§ **Problem**
Copy each line of the entries that includes the word "timing".

[Stored entries]
********************

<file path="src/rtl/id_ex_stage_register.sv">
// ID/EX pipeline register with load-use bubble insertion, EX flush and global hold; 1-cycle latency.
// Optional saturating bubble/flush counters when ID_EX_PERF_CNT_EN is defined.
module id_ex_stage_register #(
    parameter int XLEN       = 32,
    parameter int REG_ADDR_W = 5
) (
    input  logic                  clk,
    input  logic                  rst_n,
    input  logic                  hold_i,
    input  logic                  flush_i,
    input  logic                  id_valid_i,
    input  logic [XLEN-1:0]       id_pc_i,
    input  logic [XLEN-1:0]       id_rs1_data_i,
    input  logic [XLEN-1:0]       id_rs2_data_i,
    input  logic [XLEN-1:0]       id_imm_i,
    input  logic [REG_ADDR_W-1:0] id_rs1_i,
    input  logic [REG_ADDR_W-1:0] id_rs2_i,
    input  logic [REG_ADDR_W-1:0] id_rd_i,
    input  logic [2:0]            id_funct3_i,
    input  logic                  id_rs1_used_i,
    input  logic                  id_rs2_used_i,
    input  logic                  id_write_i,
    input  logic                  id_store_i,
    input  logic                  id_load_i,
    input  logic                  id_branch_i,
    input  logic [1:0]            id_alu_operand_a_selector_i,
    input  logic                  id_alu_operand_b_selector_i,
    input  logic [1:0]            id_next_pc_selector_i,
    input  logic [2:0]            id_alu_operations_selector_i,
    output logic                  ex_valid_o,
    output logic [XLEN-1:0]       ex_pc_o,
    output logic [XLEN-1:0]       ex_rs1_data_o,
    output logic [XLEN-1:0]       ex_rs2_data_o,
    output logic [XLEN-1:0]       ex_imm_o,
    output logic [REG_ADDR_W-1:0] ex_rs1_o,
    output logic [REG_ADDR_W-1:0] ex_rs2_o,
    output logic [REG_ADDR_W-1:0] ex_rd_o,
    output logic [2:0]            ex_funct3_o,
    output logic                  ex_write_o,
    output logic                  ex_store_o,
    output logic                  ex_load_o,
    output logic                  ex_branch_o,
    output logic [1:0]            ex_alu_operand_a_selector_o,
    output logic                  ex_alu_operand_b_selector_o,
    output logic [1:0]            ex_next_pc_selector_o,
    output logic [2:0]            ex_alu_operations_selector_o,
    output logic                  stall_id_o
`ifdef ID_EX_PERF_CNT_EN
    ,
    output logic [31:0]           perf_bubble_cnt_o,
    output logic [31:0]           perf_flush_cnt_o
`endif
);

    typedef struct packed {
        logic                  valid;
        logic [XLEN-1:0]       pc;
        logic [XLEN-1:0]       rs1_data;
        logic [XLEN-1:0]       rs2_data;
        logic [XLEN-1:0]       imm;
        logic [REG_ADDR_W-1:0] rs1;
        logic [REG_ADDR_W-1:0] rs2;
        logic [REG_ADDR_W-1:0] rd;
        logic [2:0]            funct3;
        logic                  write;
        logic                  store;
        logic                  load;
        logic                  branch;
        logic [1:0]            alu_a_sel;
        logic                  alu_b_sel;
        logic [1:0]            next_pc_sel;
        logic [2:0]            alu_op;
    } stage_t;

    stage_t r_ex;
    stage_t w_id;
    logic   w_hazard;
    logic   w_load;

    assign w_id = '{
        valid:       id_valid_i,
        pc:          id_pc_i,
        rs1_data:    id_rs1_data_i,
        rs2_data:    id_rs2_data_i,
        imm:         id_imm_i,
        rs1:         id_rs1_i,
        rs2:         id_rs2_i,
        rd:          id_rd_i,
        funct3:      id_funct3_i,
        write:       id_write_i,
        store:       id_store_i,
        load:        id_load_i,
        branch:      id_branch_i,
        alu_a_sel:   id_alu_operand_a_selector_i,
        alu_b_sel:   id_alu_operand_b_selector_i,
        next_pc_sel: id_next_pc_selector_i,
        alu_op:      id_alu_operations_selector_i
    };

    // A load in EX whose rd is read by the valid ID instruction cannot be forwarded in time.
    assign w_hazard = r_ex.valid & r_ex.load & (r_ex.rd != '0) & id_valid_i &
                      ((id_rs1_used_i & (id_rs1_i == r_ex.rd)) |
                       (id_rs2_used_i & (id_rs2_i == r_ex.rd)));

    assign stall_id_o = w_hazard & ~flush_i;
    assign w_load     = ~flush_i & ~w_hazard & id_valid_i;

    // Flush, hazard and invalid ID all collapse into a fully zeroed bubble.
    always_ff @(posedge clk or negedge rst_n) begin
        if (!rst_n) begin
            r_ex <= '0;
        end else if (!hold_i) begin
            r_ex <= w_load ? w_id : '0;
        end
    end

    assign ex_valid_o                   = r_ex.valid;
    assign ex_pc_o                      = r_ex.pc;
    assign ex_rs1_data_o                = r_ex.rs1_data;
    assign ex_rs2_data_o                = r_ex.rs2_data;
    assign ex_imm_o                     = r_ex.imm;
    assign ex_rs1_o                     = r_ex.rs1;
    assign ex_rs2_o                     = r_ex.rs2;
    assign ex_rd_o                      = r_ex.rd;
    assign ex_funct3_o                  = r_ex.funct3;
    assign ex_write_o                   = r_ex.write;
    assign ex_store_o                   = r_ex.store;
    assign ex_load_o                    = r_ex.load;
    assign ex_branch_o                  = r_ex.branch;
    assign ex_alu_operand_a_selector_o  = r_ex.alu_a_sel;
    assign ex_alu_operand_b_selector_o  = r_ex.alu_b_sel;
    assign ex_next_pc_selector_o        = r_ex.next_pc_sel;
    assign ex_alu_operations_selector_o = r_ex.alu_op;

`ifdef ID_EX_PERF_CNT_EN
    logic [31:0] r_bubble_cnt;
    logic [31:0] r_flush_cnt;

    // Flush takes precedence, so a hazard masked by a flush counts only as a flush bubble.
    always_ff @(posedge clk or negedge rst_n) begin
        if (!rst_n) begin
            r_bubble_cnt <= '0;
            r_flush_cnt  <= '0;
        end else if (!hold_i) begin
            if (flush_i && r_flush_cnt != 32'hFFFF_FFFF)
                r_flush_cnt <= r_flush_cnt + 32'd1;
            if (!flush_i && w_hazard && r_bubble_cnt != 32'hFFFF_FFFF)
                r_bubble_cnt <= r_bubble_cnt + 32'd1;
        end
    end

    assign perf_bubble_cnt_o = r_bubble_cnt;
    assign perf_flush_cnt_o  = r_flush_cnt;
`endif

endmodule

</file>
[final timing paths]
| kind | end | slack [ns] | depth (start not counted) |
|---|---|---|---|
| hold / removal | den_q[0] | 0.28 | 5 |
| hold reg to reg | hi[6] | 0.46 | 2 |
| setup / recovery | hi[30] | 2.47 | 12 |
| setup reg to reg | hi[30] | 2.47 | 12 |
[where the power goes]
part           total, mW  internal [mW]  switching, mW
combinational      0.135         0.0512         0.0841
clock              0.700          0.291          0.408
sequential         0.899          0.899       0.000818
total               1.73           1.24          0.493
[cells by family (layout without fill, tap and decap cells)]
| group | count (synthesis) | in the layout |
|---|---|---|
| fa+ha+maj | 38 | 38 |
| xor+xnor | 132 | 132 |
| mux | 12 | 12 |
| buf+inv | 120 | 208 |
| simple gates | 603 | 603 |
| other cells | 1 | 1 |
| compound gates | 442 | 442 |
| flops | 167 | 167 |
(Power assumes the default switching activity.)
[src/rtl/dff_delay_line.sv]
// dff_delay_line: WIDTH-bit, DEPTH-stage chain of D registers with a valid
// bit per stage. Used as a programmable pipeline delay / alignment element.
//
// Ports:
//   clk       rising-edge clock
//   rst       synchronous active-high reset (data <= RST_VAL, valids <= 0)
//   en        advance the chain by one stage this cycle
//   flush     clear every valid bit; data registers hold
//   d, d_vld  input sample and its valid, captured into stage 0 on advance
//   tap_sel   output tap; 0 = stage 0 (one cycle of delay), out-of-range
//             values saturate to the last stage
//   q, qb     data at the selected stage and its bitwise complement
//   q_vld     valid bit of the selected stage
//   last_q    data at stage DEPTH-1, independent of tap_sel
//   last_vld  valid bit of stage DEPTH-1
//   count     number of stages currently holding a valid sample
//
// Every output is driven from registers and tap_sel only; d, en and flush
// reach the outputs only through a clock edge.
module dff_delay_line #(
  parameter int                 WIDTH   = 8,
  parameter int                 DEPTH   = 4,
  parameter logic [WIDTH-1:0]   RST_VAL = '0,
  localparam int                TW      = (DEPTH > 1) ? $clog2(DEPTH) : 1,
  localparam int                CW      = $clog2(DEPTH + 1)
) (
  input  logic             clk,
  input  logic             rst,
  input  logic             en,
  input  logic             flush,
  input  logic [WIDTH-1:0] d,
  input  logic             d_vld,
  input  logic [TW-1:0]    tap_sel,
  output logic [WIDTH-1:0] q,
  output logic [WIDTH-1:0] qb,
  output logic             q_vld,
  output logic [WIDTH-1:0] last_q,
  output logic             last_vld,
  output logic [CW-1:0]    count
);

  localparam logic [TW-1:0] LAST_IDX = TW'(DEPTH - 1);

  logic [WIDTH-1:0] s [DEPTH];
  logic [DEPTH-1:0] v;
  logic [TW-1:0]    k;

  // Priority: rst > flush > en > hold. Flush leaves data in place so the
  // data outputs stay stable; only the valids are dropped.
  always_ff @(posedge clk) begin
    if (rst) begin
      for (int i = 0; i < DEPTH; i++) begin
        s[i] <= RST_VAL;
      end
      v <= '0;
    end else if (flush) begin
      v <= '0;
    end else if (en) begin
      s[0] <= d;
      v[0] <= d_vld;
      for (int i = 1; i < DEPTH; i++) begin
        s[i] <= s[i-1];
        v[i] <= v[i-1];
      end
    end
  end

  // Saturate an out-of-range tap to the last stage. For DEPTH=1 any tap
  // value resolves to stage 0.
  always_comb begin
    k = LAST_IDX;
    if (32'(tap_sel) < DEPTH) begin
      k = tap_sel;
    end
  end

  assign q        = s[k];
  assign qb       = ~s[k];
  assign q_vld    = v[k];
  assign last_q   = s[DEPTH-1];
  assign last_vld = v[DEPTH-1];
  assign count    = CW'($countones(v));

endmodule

********************

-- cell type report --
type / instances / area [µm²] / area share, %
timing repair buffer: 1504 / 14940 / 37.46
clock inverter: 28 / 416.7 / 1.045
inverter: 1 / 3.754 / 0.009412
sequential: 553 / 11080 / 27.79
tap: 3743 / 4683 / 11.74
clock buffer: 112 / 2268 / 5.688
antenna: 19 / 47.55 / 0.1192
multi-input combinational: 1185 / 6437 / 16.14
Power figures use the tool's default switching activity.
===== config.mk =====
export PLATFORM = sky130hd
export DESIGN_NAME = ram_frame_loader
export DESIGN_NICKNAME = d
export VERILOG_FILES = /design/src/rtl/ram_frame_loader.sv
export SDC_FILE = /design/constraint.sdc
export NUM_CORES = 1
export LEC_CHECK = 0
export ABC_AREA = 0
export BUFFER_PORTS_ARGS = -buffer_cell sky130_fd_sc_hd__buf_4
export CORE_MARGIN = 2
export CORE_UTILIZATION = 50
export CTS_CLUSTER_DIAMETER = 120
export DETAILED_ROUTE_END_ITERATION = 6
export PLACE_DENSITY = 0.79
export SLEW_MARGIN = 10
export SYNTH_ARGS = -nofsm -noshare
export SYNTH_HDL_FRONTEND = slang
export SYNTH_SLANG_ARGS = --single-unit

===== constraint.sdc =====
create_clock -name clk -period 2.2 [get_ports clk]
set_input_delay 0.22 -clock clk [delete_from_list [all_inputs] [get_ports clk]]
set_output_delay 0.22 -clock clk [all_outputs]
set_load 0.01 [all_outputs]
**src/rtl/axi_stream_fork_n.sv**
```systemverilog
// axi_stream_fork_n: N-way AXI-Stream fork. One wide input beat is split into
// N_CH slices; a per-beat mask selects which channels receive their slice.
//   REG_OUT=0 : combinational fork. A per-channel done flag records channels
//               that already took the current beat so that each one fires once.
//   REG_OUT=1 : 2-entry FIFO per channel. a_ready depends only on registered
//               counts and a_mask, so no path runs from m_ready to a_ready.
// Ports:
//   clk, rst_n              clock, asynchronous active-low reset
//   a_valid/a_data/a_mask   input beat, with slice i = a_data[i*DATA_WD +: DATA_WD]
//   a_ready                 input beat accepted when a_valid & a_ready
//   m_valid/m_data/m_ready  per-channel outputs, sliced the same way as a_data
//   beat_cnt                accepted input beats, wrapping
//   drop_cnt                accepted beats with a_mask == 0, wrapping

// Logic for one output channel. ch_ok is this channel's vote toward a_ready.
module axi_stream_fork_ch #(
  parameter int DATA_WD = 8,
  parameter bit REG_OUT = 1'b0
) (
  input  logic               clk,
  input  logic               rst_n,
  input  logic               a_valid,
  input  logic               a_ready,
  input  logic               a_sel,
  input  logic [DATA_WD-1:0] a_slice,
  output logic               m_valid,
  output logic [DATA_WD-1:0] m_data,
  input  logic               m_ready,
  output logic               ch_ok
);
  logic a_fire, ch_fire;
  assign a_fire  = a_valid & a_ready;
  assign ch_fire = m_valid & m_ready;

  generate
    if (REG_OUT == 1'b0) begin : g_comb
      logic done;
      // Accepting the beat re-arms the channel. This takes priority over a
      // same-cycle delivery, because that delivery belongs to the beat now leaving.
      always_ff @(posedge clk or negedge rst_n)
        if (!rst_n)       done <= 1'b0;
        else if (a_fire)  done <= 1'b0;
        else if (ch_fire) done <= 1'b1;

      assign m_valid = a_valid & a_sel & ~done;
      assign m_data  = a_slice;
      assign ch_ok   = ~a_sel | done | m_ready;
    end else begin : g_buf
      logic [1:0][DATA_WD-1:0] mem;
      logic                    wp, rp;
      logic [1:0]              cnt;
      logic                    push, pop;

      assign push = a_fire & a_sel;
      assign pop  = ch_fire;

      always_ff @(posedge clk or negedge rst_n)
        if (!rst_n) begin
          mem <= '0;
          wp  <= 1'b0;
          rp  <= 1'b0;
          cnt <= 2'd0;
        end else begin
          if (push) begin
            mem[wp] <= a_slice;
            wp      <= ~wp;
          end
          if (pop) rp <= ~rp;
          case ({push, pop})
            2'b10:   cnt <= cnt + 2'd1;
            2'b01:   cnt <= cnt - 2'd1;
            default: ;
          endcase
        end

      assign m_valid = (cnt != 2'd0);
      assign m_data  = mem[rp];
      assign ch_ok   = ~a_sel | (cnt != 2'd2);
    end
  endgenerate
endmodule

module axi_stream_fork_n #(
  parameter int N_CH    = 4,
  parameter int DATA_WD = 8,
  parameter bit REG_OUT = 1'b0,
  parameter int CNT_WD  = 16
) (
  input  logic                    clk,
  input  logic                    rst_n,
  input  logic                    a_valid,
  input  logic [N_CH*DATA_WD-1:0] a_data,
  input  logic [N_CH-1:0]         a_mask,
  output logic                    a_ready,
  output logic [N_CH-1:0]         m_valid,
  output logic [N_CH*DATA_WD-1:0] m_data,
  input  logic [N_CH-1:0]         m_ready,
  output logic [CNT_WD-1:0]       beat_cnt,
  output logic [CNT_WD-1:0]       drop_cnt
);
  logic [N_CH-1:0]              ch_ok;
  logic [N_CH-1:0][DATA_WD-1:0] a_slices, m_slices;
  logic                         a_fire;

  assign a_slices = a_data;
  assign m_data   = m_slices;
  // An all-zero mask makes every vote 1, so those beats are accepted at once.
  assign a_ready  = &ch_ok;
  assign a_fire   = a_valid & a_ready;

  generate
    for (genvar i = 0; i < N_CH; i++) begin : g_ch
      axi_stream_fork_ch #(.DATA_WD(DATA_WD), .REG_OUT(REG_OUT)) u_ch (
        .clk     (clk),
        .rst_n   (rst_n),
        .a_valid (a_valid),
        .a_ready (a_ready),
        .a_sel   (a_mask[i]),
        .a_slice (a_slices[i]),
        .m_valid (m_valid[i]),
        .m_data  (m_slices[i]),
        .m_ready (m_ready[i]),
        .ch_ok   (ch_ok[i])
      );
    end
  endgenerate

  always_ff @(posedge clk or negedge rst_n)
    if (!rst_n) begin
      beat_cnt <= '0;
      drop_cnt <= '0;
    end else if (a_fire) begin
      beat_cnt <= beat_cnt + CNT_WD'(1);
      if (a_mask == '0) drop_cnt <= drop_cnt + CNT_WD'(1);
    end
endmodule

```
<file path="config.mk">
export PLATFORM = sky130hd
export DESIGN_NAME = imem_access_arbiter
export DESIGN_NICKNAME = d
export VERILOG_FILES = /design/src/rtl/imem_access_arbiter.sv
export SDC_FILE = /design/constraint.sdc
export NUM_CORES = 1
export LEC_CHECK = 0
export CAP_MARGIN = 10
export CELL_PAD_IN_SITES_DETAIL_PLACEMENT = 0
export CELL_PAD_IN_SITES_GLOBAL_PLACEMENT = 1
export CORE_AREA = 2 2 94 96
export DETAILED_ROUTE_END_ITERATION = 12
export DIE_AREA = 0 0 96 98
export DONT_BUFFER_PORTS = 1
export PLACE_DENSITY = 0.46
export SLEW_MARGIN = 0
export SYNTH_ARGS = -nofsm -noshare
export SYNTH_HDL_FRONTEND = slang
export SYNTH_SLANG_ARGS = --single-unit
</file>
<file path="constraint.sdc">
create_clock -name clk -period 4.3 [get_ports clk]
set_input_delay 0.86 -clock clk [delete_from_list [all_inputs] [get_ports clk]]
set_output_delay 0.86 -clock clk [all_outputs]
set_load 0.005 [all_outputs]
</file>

********************

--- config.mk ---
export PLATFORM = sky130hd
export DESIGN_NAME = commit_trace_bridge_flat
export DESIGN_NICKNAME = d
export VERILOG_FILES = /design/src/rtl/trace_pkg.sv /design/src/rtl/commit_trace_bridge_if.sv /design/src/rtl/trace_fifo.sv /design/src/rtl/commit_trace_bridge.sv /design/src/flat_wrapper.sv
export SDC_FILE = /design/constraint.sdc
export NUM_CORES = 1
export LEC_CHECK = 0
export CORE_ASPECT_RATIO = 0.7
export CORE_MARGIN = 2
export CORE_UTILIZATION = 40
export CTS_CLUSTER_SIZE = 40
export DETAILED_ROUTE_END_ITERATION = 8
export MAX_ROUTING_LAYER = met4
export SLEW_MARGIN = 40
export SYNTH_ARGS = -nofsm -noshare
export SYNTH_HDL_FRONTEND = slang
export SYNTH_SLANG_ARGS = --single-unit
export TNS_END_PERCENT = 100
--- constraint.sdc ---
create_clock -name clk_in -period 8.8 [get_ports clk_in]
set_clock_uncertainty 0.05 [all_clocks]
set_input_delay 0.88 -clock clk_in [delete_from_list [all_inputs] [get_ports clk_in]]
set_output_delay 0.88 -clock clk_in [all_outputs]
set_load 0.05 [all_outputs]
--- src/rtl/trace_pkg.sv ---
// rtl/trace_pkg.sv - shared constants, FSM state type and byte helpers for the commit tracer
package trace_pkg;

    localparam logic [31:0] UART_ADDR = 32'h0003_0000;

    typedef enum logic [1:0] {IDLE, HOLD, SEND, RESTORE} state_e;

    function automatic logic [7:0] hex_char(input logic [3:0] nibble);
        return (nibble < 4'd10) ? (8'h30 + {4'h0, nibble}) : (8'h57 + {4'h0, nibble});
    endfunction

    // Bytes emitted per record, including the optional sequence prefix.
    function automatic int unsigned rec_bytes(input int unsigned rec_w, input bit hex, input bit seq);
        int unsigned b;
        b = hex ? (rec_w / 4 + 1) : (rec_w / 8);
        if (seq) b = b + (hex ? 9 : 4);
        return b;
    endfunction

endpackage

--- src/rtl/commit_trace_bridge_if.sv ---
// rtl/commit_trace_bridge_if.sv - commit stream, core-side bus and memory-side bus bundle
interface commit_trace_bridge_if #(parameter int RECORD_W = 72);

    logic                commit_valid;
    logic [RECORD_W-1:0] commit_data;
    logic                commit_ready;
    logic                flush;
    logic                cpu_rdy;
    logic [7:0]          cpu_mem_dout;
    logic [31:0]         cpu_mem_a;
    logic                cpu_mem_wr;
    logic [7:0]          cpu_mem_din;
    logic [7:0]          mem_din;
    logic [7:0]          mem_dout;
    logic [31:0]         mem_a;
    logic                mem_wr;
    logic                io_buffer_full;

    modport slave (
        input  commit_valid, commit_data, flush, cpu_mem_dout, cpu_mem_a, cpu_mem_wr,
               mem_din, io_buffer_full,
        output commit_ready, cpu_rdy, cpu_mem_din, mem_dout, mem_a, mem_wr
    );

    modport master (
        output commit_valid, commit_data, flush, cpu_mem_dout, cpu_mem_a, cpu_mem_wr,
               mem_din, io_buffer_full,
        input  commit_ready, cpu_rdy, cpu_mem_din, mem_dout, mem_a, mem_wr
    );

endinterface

********************

§ **Task result**
[final timing paths]
timing repair buffer: 1504 / 14940 / 37.46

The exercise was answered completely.